In all programming languages, we have this concept called scope. The scope of a variable is, to put it very simply, the areas where that variable is accessible in the source code.

Imagine for a moment we didn't have this. Have you ever tried to sign up for an account on a website or game with millions of users that requires unique usernames? Did you go through three or four of them before you found one that worked? Did you end up with something that didn't resemble what you originally wanted, and instead had useless information tacked on the end of it (username_2014_1234)?

Now suppose no programming languages had scope. You would go through this every time you had to name a variable! Even within your own program, you could not do something like this:

x = 5;
function add_6_to_x(x) {
    return x + 6;
}

With proper scope (giving variables within functions their own local scope), this works, because x refers to something different in both places. Without it, there is a name collision that must be resolved either by the compiler or, more likely, the poor programmer who can't just name a variable and get along with his life.

Some programming languages have gone beyond simple scope and introduced namespaces. Namespaces can act in one of two ways (or even both!). One thing they allow is qualified naming schemes. Qualified names resolve name collisions by giving names a prefix to denote where they come from. Suppose there was a programming language (there's not) that had two println functions. The first, in System.IO, gives you the ability to print to the terminal (stdout) or to a file, just like you might expect. The other, in System.Printers, tries to connect to the system's default printer and physically print out the line on paper. So if I write:

println("The quick brown fox jumped over the lazy dog.");

What do I mean? Should it print to the screen or to paper? But using namespaces:

using System;
System.IO.println("The quick brown fox jumped over the lazy dog.");

it is now perfectly clear. Now wait, you might say: what has this really gained me? After all, I have to do more typing. The gain here is that we can have two totally different functions, provided by two separate packages, with the same name. Think about that for a second: can you imagine if every time you wrote code for a specific language you had to scour the web to see if anyone had defined that function name before? Terrible!

The other thing namespaces do is allow flexibility. What if I don't want to write System.IO.println? That's fine as long as I'm only going to be using one. Most languages solve that like this:

using System.IO;
println("The quick brown fox jumped over the lazy dog.");

I can just put one namespace qualification at the top of my file, and I can call println all day long without qualifications. Basically, it merges the System.IO namespace with the namespace of my file[1].

How about using both? Most languages would do:

using System.IO.println;
using System.Printers.println as print_out;

Now they have their own separate (short, user-defined) names. Great!

Obviously, this gives developers a lot of power and flexibility, and takes care of the problem that developers all over the world can, and very probably will, come up with the same names for things, even if they're contextually completely different things. In fact, that's all either scope or namespacing is: a context for which identifiers are valid, and what they refer to.

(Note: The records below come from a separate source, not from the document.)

<file path="config.mk">
export PLATFORM = sky130hd
export DESIGN_NAME = vip_frame_ctrl
export DESIGN_NICKNAME = d
export VERILOG_FILES = /design/src/rtl/vip_pkg.sv /design/src/rtl/vip_xy_counter.sv /design/src/rtl/vip_frame_ctrl.sv
export SDC_FILE = /design/constraint.sdc
export NUM_CORES = 1
export LEC_CHECK = 0
export BUFFER_PORTS_ARGS = -buffer_cell sky130_fd_sc_hd__buf_4
export CORE_AREA = 2 2 147 256
export DETAILED_ROUTE_END_ITERATION = 10
export DIE_AREA = 0 0 149 258
export PLACE_DENSITY = 0.61
export SLEW_MARGIN = 10
export SYNTH_ARGS = -nofsm -noshare
export SYNTH_HDL_FRONTEND = slang
export SYNTH_SLANG_ARGS = --single-unit
</file>
<file path="constraint.sdc">
create_clock -name clock -period 4.55 [get_ports clock]
set_input_delay 1.1375 -clock clock [delete_from_list [all_inputs] [get_ports clock]]
set_output_delay 1.1375 -clock clock [all_outputs]
set_load 0.02 [all_outputs]
</file>
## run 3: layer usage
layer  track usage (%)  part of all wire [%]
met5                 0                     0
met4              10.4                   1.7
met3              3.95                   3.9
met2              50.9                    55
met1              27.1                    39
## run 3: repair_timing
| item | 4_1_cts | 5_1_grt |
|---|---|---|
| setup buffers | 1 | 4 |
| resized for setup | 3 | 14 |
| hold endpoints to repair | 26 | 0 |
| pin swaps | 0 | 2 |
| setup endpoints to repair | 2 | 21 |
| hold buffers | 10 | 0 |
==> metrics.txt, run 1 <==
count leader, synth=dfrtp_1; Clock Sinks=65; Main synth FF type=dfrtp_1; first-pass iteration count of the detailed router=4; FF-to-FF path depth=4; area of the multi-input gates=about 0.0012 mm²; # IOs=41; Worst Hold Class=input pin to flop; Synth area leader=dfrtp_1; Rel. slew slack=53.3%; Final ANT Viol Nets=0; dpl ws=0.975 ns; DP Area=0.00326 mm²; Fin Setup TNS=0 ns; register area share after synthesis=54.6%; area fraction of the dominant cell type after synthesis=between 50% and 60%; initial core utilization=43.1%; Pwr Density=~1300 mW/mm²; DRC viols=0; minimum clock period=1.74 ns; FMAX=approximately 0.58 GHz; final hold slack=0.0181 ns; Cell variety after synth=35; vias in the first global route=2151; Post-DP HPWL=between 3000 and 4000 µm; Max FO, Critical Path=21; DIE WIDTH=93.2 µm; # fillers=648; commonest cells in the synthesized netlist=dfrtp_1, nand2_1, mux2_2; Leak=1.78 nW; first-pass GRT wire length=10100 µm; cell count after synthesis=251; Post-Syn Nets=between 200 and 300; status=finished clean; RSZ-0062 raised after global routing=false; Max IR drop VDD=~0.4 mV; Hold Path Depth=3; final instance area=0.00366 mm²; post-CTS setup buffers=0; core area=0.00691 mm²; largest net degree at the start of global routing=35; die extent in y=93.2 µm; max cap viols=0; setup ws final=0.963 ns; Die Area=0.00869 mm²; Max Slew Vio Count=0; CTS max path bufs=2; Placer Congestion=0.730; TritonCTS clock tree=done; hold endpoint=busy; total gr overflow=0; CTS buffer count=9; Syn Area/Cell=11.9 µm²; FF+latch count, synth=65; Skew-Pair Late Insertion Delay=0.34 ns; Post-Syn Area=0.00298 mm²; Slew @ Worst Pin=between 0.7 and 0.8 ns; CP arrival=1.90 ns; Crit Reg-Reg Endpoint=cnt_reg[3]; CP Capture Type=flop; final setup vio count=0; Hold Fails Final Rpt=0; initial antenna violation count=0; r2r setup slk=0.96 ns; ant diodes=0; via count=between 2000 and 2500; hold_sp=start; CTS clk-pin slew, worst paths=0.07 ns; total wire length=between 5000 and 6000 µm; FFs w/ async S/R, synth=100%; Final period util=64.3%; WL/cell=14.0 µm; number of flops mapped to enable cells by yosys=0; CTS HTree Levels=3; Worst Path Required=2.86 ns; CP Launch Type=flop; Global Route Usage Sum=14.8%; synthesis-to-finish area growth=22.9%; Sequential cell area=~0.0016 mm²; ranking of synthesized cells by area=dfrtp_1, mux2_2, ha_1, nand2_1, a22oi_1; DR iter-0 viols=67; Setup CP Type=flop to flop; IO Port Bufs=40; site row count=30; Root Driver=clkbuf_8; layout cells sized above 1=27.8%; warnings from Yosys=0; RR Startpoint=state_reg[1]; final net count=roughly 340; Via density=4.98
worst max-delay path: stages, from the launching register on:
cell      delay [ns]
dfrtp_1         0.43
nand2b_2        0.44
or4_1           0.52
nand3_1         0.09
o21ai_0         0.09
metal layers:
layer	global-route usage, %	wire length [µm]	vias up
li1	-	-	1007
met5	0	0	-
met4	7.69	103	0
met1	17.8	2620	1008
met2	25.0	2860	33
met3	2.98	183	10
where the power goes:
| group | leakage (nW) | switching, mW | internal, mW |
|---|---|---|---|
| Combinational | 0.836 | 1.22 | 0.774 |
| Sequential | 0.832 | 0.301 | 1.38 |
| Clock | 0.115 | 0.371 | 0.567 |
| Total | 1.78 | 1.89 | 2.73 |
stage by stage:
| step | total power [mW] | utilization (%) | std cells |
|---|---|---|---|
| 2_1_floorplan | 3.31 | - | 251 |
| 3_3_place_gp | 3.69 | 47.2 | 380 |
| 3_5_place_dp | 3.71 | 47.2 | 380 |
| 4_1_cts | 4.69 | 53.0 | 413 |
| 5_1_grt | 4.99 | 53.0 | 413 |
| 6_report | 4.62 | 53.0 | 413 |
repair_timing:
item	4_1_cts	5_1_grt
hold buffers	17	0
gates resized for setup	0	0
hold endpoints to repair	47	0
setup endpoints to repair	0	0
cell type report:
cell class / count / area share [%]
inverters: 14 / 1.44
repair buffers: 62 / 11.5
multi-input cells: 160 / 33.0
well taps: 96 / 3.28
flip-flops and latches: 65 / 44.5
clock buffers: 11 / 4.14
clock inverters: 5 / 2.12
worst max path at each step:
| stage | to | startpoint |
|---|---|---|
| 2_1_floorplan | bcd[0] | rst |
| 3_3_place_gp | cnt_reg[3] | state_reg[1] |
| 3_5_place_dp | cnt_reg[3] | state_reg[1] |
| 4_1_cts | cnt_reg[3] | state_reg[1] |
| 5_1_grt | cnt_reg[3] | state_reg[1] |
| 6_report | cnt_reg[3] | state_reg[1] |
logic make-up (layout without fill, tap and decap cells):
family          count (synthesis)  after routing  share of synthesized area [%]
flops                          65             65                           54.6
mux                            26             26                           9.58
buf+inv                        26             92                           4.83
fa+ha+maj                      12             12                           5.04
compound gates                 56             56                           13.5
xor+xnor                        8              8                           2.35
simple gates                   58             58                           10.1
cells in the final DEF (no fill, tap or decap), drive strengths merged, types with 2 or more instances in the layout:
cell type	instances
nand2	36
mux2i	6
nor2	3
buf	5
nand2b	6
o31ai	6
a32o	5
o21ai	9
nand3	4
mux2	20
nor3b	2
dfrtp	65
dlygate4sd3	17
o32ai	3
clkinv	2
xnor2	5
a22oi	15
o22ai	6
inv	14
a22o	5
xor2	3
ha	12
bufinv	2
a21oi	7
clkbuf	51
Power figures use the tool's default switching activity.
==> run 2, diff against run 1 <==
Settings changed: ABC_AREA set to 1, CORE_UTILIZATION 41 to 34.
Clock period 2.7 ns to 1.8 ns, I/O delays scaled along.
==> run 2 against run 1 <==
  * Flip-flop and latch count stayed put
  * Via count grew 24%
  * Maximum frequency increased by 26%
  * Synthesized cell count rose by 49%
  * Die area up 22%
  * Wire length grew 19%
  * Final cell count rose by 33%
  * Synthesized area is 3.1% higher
<file path="config.mk">
export PLATFORM = sky130hd
export DESIGN_NAME = seq_shifter
export DESIGN_NICKNAME = d
export VERILOG_FILES = /design/src/rtl/shifter_pkg.sv /design/src/rtl/seq_shift_step.sv /design/src/rtl/seq_shifter.sv
export SDC_FILE = /design/constraint.sdc
export NUM_CORES = 1
export LEC_CHECK = 0
export CAP_MARGIN = 5
export CORE_MARGIN = 2
export CORE_UTILIZATION = 40
export CTS_CLUSTER_SIZE = 12
export DETAILED_ROUTE_END_ITERATION = 8
export GPL_ROUTABILITY_DRIVEN = 0
export PLACE_DENSITY = 0.69
export SETUP_SLACK_MARGIN = 0.4
export SLEW_MARGIN = 20
export SYNTH_ARGS = -nofsm -noshare
export SYNTH_HDL_FRONTEND = slang
export SYNTH_SLANG_ARGS = --single-unit
</file>
<file path="constraint.sdc">
create_clock -name clk -period 5.6 [get_ports clk]
set_clock_uncertainty 0.2 [all_clocks]
set_input_delay 0.56 -clock clk [delete_from_list [all_inputs] [get_ports clk]]
set_output_delay 0.56 -clock clk [all_outputs]
set_load 0.02 [all_outputs]
</file>
<file path="src/rtl/shifter_pkg.sv">
// Shared encodings for the sequential shifter: operation select, shift direction and FSM states.
// Build option SEQ_SHIFTER_FAST_EN (consumed by seq_shifter.sv) enables two-position steps.
package shifter_pkg;

  localparam logic [1:0] SEL_LOGIC = 2'd0;
  localparam logic [1:0] SEL_ARITH = 2'd1;
  localparam logic [1:0] SEL_ROT   = 2'd2;

  localparam logic DIR_LEFT  = 1'b0;
  localparam logic DIR_RIGHT = 1'b1;

  typedef enum logic [1:0] {
    ST_IDLE  = 2'd0,
    ST_SHIFT = 2'd1,
    ST_DONE  = 2'd2
  } state_e;

endpackage

</file>
<file path="src/rtl/seq_shift_step.sv">
// Combinational shift step of one or two positions, reporting the overflow produced by the step.
// Selector value 3 passes the value through unchanged with no overflow.
module seq_shift_step
  import shifter_pkg::*;
#(
  parameter int WIDTH = 8
) (
  input  logic [WIDTH-1:0] value_i,
  input  logic             direction_i,
  input  logic [1:0]       sel_i,
  input  logic             double_i,
  output logic [WIDTH-1:0] value_o,
  output logic             overflow_o
);

  logic [WIDTH-1:0] midValue;
  logic [WIDTH-1:0] finValue;
  logic             midOvf;
  logic             finOvf;

  // Returns {overflow, value} for a single-position move.
  function automatic logic [WIDTH:0] stepOnce(input logic [WIDTH-1:0] v,
                                              input logic             dir,
                                              input logic [1:0]       s);
    logic [WIDTH-1:0] nv;
    logic             ov;
    nv = v;
    ov = 1'b0;
    case (s)
      SEL_LOGIC: begin
        if (dir == DIR_LEFT) begin
          nv = {v[WIDTH-2:0], 1'b0};
          ov = v[WIDTH-1];
        end else begin
          nv = {1'b0, v[WIDTH-1:1]};
        end
      end
      SEL_ARITH: begin
        if (dir == DIR_LEFT) begin
          nv = {v[WIDTH-2:0], 1'b0};
          ov = v[WIDTH-1] ^ v[WIDTH-2];
        end else begin
          nv = {v[WIDTH-1], v[WIDTH-1:1]};
        end
      end
      SEL_ROT: begin
        if (dir == DIR_RIGHT) nv = {v[0], v[WIDTH-1:1]};
        else                  nv = {v[WIDTH-2:0], v[WIDTH-1]};
      end
      default: begin
        nv = v;
        ov = 1'b0;
      end
    endcase
    return {ov, nv};
  endfunction

  always_comb begin
    {midOvf, midValue} = stepOnce(value_i, direction_i, sel_i);
    {finOvf, finValue} = stepOnce(midValue, direction_i, sel_i);
    value_o    = midValue;
    overflow_o = midOvf;
    if (double_i) begin
      value_o    = finValue;
      overflow_o = midOvf | finOvf;
    end
  end

endmodule

</file>
<file path="src/rtl/seq_shifter.sv">
// Multi-cycle shifter with valid/ready request and result handshakes and a sticky overflow flag.
// Define SEQ_SHIFTER_FAST_EN to move two positions per cycle while at least two remain.
module seq_shifter
  import shifter_pkg::*;
#(
  parameter int bit_size = 8
) (
  input  logic                        clk,
  input  logic                        rstn,
  input  logic                        in_valid,
  output logic                        in_ready,
  input  logic [bit_size-1:0]         data,
  input  logic [$clog2(bit_size)-1:0] num_shift,
  input  logic                        direction,
  input  logic [1:0]                  sel,
  output logic                        out_valid,
  input  logic                        out_ready,
  output logic [bit_size-1:0]         out,
  output logic                        overflow,
  output logic                        busy
);

  localparam int CW = $clog2(bit_size);

  state_e            state_q, state_d;
  logic [bit_size-1:0] out_q, out_d;
  logic              ovf_q, ovf_d;
  logic [CW-1:0]     count_q, count_d;
  logic              dir_q, dir_d;
  logic [1:0]        sel_q, sel_d;

  logic              useDouble;
  logic [CW-1:0]     stepAmt;
  logic [bit_size-1:0] stepValue;
  logic              stepOvf;

`ifdef SEQ_SHIFTER_FAST_EN
  assign useDouble = (count_q > CW'(1));
`else
  assign useDouble = 1'b0;
`endif

  assign stepAmt = useDouble ? CW'(2) : CW'(1);

  seq_shift_step #(
    .WIDTH(bit_size)
  ) uStep (
    .value_i    (out_q),
    .direction_i(dir_q),
    .sel_i      (sel_q),
    .double_i   (useDouble),
    .value_o    (stepValue),
    .overflow_o (stepOvf)
  );

  always_ff @(posedge clk or negedge rstn) begin
    if (!rstn) begin
      state_q <= ST_IDLE;
      out_q   <= '0;
      ovf_q   <= 1'b0;
      count_q <= '0;
      dir_q   <= 1'b0;
      sel_q   <= 2'd0;
    end else begin
      state_q <= state_d;
      out_q   <= out_d;
      ovf_q   <= ovf_d;
      count_q <= count_d;
      dir_q   <= dir_d;
      sel_q   <= sel_d;
    end
  end

  // The zero-count SHIFT cycle is what gives num_shift=0 its single-edge latency.
  always_comb begin
    state_d = state_q;
    out_d   = out_q;
    ovf_d   = ovf_q;
    count_d = count_q;
    dir_d   = dir_q;
    sel_d   = sel_q;
    case (state_q)
      ST_IDLE: begin
        if (in_valid) begin
          out_d   = data;
          dir_d   = direction;
          sel_d   = sel;
          ovf_d   = 1'b0;
          count_d = num_shift;
          state_d = ST_SHIFT;
        end
      end
      ST_SHIFT: begin
        if (count_q != '0) begin
          out_d   = stepValue;
          ovf_d   = ovf_q | stepOvf;
          count_d = count_q - stepAmt;
        end else begin
          state_d = ST_DONE;
        end
      end
      ST_DONE: begin
        if (out_ready) state_d = ST_IDLE;
      end
      default: state_d = ST_IDLE;
    endcase
  end

  assign in_ready  = (state_q == ST_IDLE);
  assign busy      = (state_q != ST_IDLE);
  assign out_valid = (state_q == ST_DONE);
  assign out       = out_q;
  assign overflow  = ovf_q;

endmodule

</file>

Anything not in such a context is global. Sometimes global variables can seem useful, because they are available in places that a normal variable wouldn't be. For new programmers, this is often tempting because you can access a variable simply by making it global if you didn't know how to get to it otherwise.

But global names violate all of the above arrangements by ignoring the usual rules of scope and namespacing (because global means they exist in every scope and namespace). If everyone simply made all of their variables global, we would be right back in the terrible world of myVar_2014_1234, and probably a lot of things would stop working.

So when people say, "global names are bad", or act like you just resurrected Hitler because you used one, it's not because they're not useful. It's because they like our nice world of neatly contained scopes and namespaces (after all, they're in every modern programming language for a reason!), and you're violating that agreement. It's the same reason people don't like it when you throw trash in the street: if everyone did it, the world would be an ugly, messy, unliveable place. Please don't abuse global names. :)

[1]: This is nearly the same thing as scope, but we usually don't call it that.

Global variables can be changed and access from nearly everywhere. This includes maybe colliding namespace and assignments,where you don't want to have them.

To give an example:

def someFunction(): 
    global myVar 
    myVar = "fuuu" 
    print myVar

myVar = "baa" 
f() 
print myVar 

Will end in something like.

fuuu
fuuu 

Whereas you might expected

fuuu 
baa

So I'd say both variants are little dangerous.

The problem is not so much "global == bad" so much as "Global mutable state makes it hard to reason about program flow"

To illustrate, imagine this function:

def frob():
    if my_global:
        wibble()
    else:
        wobble()

That is, frob()s behavior depends on state whos nature is not obvious from either the body of frob(), nor from any code that might have called it. You have to try to figure out what changes my_global, and when those changes happen in relation to when frob() is called.

When programming small scripts, this isn't much of a problem, you can see and understand all of the places that the global variable changes, and probably sort out in your head when it changes and when the dependent bits are invoked. In large programs, that's much more effort, to the point that global mutable state is widely regarded as an anti-pattern.